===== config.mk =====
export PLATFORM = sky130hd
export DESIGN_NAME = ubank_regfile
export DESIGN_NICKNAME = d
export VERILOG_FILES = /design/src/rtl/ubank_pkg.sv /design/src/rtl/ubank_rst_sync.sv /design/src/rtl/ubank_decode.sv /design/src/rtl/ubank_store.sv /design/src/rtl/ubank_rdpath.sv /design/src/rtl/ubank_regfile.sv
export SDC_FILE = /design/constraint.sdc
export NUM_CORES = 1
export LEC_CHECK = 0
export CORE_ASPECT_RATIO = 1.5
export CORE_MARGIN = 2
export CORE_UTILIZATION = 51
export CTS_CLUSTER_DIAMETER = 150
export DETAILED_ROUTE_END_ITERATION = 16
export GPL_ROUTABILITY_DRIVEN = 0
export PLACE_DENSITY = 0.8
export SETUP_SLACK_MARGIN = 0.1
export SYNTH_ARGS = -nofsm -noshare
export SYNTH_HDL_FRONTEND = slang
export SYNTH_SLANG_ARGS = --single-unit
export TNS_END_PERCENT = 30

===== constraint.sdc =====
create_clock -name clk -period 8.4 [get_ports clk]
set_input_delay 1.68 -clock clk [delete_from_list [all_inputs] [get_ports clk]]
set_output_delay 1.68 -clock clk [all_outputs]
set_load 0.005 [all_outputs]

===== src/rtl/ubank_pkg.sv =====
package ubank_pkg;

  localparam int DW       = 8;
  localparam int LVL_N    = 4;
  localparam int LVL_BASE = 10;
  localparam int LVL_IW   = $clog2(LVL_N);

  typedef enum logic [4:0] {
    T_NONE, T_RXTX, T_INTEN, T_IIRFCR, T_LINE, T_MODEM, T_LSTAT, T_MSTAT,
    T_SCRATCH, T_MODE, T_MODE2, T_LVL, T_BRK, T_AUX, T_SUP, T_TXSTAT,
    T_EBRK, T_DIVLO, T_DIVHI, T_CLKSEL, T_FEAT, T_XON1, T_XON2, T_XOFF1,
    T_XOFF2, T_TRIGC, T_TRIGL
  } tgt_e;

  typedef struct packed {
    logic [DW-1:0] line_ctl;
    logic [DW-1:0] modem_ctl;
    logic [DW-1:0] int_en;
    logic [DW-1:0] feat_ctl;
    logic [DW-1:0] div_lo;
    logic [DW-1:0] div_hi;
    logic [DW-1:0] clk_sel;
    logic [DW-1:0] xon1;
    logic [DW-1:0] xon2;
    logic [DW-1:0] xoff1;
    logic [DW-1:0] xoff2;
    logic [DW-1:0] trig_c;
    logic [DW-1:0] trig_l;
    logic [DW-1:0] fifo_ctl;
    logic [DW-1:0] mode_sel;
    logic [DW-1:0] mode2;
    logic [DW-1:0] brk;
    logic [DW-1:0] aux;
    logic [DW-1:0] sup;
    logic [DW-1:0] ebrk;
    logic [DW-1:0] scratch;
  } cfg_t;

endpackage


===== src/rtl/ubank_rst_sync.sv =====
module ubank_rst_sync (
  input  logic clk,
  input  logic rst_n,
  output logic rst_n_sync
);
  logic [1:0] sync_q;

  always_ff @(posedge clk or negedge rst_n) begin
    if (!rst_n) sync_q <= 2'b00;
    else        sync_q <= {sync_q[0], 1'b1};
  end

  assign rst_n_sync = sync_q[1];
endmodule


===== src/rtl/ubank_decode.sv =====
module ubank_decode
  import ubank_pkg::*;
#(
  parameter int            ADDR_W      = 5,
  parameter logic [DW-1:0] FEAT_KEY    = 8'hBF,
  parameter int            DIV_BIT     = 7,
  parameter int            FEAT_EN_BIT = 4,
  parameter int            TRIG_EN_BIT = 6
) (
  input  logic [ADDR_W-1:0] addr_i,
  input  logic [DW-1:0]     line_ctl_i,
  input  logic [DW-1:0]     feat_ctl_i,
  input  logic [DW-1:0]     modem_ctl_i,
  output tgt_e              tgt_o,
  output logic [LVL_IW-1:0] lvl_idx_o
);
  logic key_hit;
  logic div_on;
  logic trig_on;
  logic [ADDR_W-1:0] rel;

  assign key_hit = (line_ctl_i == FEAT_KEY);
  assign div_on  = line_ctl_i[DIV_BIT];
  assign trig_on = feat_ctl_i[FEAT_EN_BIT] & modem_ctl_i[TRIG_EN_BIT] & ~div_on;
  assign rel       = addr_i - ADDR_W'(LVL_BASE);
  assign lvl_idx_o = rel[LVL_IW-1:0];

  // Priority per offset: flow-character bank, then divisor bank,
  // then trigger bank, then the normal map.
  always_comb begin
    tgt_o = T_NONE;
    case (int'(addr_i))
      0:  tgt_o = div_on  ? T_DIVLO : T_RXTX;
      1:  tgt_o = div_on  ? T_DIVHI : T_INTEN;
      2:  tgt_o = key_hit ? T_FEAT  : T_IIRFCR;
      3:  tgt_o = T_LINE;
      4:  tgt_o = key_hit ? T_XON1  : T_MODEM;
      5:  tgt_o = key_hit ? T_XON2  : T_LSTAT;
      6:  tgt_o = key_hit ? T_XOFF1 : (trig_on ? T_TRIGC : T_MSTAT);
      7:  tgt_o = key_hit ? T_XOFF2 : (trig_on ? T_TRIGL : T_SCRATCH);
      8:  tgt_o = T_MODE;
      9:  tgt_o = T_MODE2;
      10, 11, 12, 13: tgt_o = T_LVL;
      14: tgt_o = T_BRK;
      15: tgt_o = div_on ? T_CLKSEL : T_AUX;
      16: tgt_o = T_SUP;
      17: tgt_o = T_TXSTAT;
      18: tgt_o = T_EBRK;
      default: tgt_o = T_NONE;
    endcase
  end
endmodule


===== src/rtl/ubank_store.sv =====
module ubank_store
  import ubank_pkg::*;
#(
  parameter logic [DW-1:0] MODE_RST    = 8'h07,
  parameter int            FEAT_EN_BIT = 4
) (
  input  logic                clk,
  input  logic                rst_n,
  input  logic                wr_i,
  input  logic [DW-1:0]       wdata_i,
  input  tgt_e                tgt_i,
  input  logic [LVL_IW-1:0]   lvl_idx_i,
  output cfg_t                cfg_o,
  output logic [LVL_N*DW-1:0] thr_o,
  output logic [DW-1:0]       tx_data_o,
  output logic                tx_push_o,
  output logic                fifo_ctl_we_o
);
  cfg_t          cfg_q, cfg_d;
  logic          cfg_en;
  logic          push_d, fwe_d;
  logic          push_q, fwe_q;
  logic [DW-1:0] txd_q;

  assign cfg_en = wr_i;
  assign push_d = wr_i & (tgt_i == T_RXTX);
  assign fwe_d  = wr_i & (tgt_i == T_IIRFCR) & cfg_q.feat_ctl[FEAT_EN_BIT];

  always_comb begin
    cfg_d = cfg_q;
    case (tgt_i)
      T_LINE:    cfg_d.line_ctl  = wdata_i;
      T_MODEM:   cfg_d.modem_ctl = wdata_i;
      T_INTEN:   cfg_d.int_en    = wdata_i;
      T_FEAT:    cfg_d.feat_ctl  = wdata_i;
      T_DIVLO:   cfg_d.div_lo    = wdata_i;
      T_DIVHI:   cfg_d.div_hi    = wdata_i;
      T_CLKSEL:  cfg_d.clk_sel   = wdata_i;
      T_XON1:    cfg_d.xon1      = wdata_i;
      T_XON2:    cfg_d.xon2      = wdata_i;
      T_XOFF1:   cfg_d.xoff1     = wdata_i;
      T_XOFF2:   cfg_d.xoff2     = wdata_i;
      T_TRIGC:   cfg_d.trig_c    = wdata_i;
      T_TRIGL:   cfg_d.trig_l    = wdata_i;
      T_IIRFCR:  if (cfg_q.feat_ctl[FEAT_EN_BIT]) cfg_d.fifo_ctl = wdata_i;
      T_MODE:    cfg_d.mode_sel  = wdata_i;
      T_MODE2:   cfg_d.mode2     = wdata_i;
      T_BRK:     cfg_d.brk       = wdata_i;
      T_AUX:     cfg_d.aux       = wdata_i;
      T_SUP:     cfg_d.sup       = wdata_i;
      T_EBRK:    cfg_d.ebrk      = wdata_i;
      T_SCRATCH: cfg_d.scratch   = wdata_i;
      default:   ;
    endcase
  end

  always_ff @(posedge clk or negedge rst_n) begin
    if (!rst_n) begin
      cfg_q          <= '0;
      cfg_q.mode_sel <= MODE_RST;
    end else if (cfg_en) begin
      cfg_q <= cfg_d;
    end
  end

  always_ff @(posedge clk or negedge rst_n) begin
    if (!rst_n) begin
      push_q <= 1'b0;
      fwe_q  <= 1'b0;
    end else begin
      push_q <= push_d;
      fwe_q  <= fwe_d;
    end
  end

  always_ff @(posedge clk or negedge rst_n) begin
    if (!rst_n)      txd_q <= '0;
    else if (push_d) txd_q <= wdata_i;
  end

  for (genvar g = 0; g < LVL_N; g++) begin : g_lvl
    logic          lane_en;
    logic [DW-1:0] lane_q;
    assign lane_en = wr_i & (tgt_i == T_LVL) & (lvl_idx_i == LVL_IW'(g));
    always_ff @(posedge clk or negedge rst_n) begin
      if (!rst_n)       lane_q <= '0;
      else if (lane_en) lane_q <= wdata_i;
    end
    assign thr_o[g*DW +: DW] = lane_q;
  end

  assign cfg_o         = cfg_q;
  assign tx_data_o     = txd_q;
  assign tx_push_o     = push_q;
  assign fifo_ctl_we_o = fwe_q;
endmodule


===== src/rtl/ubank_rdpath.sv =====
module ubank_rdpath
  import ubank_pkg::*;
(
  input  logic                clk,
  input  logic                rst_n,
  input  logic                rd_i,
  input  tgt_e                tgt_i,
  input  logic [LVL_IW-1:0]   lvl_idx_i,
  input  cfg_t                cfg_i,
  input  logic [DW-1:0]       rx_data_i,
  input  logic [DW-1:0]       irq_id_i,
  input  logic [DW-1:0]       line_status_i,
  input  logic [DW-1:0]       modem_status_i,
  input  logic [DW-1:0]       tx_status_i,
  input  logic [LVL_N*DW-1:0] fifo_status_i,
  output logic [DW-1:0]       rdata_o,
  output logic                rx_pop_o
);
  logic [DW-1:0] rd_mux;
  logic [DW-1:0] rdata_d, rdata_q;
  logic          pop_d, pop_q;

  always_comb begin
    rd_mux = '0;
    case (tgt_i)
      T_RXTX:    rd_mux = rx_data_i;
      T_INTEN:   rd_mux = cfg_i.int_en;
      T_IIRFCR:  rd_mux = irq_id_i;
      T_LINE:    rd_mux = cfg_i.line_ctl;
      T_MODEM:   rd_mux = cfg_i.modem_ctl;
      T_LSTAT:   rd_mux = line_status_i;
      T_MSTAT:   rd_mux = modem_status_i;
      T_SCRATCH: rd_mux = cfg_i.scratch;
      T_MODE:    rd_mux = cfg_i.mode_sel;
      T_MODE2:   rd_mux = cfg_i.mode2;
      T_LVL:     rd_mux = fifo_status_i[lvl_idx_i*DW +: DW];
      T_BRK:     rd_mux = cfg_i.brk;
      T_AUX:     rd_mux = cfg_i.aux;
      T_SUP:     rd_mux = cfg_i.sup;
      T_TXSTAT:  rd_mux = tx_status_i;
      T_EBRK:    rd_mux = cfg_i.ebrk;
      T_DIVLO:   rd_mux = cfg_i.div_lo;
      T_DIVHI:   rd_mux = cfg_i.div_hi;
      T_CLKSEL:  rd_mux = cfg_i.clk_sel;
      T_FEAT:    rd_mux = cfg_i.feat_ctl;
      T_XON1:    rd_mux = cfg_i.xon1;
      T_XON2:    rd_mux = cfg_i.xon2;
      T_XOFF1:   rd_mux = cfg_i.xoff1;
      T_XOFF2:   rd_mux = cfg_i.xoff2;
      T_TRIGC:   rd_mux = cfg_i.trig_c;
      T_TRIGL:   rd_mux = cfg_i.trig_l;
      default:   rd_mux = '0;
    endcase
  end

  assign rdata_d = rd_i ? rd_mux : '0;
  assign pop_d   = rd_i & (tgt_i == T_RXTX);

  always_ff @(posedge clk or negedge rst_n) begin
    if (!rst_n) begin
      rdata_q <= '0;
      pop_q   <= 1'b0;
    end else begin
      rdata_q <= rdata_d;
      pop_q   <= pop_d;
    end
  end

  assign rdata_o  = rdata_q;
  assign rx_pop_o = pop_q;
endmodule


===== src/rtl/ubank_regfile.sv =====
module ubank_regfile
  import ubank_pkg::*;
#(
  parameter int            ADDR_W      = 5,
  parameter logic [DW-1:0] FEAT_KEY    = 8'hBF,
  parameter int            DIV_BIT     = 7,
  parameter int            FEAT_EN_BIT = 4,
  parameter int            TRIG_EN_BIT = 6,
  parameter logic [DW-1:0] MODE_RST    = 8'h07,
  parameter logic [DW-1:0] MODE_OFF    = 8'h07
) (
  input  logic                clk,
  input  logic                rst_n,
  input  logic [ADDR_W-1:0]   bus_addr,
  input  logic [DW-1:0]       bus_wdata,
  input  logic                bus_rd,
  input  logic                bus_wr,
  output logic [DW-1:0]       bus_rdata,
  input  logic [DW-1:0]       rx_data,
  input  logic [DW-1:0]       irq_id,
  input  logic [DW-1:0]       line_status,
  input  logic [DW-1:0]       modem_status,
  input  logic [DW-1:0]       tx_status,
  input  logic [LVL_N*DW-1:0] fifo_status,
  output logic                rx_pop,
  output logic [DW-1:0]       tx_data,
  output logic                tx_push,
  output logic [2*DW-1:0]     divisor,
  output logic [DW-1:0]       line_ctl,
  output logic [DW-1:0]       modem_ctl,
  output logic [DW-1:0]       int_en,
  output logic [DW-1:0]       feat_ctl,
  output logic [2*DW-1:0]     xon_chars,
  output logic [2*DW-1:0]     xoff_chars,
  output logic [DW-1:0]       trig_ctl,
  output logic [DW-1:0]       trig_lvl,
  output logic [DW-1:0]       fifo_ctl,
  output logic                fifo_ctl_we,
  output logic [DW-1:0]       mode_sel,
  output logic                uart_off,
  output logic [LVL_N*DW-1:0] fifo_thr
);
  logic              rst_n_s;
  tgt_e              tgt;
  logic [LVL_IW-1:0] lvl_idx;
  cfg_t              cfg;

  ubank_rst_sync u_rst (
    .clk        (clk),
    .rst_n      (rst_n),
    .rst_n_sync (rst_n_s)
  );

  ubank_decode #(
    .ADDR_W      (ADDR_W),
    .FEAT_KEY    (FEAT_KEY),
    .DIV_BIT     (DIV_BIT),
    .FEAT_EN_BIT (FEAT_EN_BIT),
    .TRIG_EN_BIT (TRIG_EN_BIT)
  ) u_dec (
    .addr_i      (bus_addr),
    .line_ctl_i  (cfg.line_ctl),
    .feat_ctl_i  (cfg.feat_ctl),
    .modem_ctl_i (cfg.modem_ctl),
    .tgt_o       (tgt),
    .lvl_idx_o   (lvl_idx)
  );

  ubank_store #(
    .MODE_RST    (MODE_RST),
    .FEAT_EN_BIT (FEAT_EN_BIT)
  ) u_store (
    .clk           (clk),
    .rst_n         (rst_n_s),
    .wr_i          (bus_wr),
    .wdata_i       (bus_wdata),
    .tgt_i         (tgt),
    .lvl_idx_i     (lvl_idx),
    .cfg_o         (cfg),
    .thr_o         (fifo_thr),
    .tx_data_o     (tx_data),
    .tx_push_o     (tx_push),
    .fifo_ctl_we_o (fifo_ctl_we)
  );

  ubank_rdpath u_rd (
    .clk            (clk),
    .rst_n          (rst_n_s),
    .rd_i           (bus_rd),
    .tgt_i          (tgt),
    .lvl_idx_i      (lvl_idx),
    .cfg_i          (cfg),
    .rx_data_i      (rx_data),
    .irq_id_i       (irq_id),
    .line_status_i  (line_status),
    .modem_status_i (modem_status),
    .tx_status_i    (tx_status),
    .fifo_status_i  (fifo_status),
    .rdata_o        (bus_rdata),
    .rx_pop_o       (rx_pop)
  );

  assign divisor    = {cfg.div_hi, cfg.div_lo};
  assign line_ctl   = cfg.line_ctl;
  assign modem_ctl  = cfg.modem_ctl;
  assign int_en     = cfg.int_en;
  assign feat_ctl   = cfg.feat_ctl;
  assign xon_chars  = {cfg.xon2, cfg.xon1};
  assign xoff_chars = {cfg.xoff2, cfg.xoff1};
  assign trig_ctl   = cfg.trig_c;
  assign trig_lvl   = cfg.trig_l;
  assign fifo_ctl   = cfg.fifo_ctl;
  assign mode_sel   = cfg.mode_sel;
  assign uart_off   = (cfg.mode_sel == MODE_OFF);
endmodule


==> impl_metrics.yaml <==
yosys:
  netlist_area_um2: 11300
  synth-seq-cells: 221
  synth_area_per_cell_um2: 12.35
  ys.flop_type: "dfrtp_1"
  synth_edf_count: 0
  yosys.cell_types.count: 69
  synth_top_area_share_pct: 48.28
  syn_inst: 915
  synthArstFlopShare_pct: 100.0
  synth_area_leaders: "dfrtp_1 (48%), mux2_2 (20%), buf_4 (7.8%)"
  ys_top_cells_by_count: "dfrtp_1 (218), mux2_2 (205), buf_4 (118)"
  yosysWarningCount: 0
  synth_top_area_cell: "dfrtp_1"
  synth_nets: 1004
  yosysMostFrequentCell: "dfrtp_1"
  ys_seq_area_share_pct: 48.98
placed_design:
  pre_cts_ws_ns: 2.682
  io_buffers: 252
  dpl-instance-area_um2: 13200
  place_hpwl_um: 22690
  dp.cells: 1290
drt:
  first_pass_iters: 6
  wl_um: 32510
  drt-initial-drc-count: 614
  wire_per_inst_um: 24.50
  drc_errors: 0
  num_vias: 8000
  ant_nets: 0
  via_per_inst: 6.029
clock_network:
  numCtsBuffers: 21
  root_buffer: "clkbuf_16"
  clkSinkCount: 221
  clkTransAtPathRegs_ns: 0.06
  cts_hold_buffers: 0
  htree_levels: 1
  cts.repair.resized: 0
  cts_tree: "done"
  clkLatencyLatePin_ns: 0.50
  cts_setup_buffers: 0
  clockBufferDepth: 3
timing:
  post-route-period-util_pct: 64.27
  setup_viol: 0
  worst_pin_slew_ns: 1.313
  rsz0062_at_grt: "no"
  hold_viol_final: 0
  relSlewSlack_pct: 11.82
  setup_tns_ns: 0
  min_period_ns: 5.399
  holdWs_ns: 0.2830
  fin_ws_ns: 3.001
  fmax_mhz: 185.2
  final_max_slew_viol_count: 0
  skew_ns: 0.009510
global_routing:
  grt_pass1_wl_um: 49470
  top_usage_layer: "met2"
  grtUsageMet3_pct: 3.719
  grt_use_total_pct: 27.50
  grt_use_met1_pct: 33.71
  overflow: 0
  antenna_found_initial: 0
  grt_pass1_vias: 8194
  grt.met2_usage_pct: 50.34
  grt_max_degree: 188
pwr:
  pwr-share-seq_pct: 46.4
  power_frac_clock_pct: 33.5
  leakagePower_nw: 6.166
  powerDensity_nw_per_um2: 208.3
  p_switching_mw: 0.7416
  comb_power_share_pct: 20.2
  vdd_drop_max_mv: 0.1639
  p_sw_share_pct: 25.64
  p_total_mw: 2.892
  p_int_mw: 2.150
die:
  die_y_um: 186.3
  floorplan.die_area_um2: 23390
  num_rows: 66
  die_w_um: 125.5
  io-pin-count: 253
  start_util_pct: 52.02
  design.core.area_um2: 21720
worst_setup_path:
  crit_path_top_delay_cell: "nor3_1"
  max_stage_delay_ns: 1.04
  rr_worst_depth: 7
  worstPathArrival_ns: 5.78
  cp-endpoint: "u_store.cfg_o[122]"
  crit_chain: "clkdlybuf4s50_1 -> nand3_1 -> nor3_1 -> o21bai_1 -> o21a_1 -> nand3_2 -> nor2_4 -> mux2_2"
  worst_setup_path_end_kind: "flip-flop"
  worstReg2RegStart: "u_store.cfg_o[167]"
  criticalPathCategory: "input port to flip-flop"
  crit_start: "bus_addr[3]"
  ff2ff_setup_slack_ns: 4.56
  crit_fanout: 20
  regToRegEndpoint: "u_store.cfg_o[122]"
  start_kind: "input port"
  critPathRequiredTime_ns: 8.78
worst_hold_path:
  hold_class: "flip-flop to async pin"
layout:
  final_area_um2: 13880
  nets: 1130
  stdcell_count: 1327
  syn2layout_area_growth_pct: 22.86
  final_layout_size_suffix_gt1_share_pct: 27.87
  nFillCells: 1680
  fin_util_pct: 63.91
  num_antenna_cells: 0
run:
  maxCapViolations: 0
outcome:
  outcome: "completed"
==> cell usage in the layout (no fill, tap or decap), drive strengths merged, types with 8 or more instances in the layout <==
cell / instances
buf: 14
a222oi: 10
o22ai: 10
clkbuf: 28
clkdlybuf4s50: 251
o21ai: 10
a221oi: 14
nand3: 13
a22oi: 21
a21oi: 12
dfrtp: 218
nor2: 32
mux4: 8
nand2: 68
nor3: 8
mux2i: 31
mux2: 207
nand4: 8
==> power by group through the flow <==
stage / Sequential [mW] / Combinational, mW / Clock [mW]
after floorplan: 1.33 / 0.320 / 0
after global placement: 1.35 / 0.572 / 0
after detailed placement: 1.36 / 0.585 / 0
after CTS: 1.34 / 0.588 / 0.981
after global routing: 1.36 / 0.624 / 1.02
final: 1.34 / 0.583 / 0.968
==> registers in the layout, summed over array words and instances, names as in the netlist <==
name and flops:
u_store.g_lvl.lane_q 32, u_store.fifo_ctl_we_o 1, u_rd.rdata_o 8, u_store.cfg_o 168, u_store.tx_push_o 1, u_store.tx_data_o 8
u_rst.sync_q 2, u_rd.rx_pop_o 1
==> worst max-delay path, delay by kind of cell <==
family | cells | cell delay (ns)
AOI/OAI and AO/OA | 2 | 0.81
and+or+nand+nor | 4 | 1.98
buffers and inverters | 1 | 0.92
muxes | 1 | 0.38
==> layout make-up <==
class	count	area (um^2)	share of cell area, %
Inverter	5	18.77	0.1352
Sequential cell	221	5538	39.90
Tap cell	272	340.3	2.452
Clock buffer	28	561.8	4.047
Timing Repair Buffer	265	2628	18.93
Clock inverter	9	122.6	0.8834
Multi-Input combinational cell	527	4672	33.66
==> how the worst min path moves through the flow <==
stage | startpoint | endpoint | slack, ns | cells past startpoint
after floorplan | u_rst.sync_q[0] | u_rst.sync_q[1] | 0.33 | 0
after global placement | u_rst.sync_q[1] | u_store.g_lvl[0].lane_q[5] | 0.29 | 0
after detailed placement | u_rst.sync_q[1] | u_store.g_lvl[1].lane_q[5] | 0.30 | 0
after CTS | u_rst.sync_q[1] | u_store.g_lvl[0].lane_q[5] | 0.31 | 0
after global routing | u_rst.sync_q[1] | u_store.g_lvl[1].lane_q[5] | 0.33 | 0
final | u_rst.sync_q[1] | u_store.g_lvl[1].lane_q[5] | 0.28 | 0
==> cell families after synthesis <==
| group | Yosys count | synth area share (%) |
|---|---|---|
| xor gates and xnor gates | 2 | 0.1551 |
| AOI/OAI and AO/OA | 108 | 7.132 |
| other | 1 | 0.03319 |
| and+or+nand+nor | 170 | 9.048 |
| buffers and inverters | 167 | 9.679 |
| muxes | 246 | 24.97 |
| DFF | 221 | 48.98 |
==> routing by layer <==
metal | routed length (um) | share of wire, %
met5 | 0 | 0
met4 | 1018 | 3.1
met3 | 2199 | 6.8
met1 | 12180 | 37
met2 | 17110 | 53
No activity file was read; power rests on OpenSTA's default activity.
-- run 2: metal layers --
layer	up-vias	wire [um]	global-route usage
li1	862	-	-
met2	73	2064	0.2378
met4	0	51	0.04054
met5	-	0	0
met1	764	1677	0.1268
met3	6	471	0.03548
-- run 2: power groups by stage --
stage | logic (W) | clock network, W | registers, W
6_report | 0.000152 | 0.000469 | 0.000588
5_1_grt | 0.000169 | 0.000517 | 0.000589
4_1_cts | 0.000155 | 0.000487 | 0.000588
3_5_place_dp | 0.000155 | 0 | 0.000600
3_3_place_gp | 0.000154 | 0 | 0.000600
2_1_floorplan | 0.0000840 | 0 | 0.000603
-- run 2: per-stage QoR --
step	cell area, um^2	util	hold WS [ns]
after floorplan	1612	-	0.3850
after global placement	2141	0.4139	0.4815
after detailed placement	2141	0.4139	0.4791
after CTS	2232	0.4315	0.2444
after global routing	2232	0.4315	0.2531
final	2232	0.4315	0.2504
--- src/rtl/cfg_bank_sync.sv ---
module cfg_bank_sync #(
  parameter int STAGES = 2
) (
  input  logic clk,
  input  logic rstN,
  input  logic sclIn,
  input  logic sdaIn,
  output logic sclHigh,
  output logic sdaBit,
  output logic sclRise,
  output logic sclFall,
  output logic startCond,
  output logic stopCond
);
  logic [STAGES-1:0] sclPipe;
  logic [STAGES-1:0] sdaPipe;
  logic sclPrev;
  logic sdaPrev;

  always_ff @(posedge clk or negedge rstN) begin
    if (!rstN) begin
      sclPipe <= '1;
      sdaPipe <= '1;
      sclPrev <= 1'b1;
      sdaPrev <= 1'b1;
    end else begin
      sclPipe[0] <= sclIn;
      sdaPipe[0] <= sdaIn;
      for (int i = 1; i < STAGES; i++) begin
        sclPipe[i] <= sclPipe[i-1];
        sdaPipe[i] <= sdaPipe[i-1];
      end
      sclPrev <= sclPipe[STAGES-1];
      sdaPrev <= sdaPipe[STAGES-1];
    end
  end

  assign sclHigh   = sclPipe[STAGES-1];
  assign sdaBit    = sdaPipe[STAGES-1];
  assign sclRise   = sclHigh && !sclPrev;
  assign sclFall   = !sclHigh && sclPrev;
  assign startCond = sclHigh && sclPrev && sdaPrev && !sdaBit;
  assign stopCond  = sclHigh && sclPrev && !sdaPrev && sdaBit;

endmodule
..............................
Only the lines from the first line of the material above through the line that contains "logic [DW-1:0] line_ctl;" should be quoted, each one exactly.

===== config.mk =====
export PLATFORM = sky130hd
export DESIGN_NAME = ubank_regfile
export DESIGN_NICKNAME = d
export VERILOG_FILES = /design/src/rtl/ubank_pkg.sv /design/src/rtl/ubank_rst_sync.sv /design/src/rtl/ubank_decode.sv /design/src/rtl/ubank_store.sv /design/src/rtl/ubank_rdpath.sv /design/src/rtl/ubank_regfile.sv
export SDC_FILE = /design/constraint.sdc
export NUM_CORES = 1
export LEC_CHECK = 0
export CORE_ASPECT_RATIO = 1.5
export CORE_MARGIN = 2
export CORE_UTILIZATION = 51
export CTS_CLUSTER_DIAMETER = 150
export DETAILED_ROUTE_END_ITERATION = 16
export GPL_ROUTABILITY_DRIVEN = 0
export PLACE_DENSITY = 0.8
export SETUP_SLACK_MARGIN = 0.1
export SYNTH_ARGS = -nofsm -noshare
export SYNTH_HDL_FRONTEND = slang
export SYNTH_SLANG_ARGS = --single-unit
export TNS_END_PERCENT = 30

===== constraint.sdc =====
create_clock -name clk -period 8.4 [get_ports clk]
set_input_delay 1.68 -clock clk [delete_from_list [all_inputs] [get_ports clk]]
set_output_delay 1.68 -clock clk [all_outputs]
set_load 0.005 [all_outputs]

===== src/rtl/ubank_pkg.sv =====
package ubank_pkg;

  localparam int DW       = 8;
  localparam int LVL_N    = 4;
  localparam int LVL_BASE = 10;
  localparam int LVL_IW   = $clog2(LVL_N);

  typedef enum logic [4:0] {
    T_NONE, T_RXTX, T_INTEN, T_IIRFCR, T_LINE, T_MODEM, T_LSTAT, T_MSTAT,
    T_SCRATCH, T_MODE, T_MODE2, T_LVL, T_BRK, T_AUX, T_SUP, T_TXSTAT,
    T_EBRK, T_DIVLO, T_DIVHI, T_CLKSEL, T_FEAT, T_XON1, T_XON2, T_XOFF1,
    T_XOFF2, T_TRIGC, T_TRIGL
  } tgt_e;

  typedef struct packed {
    logic [DW-1:0] line_ctl;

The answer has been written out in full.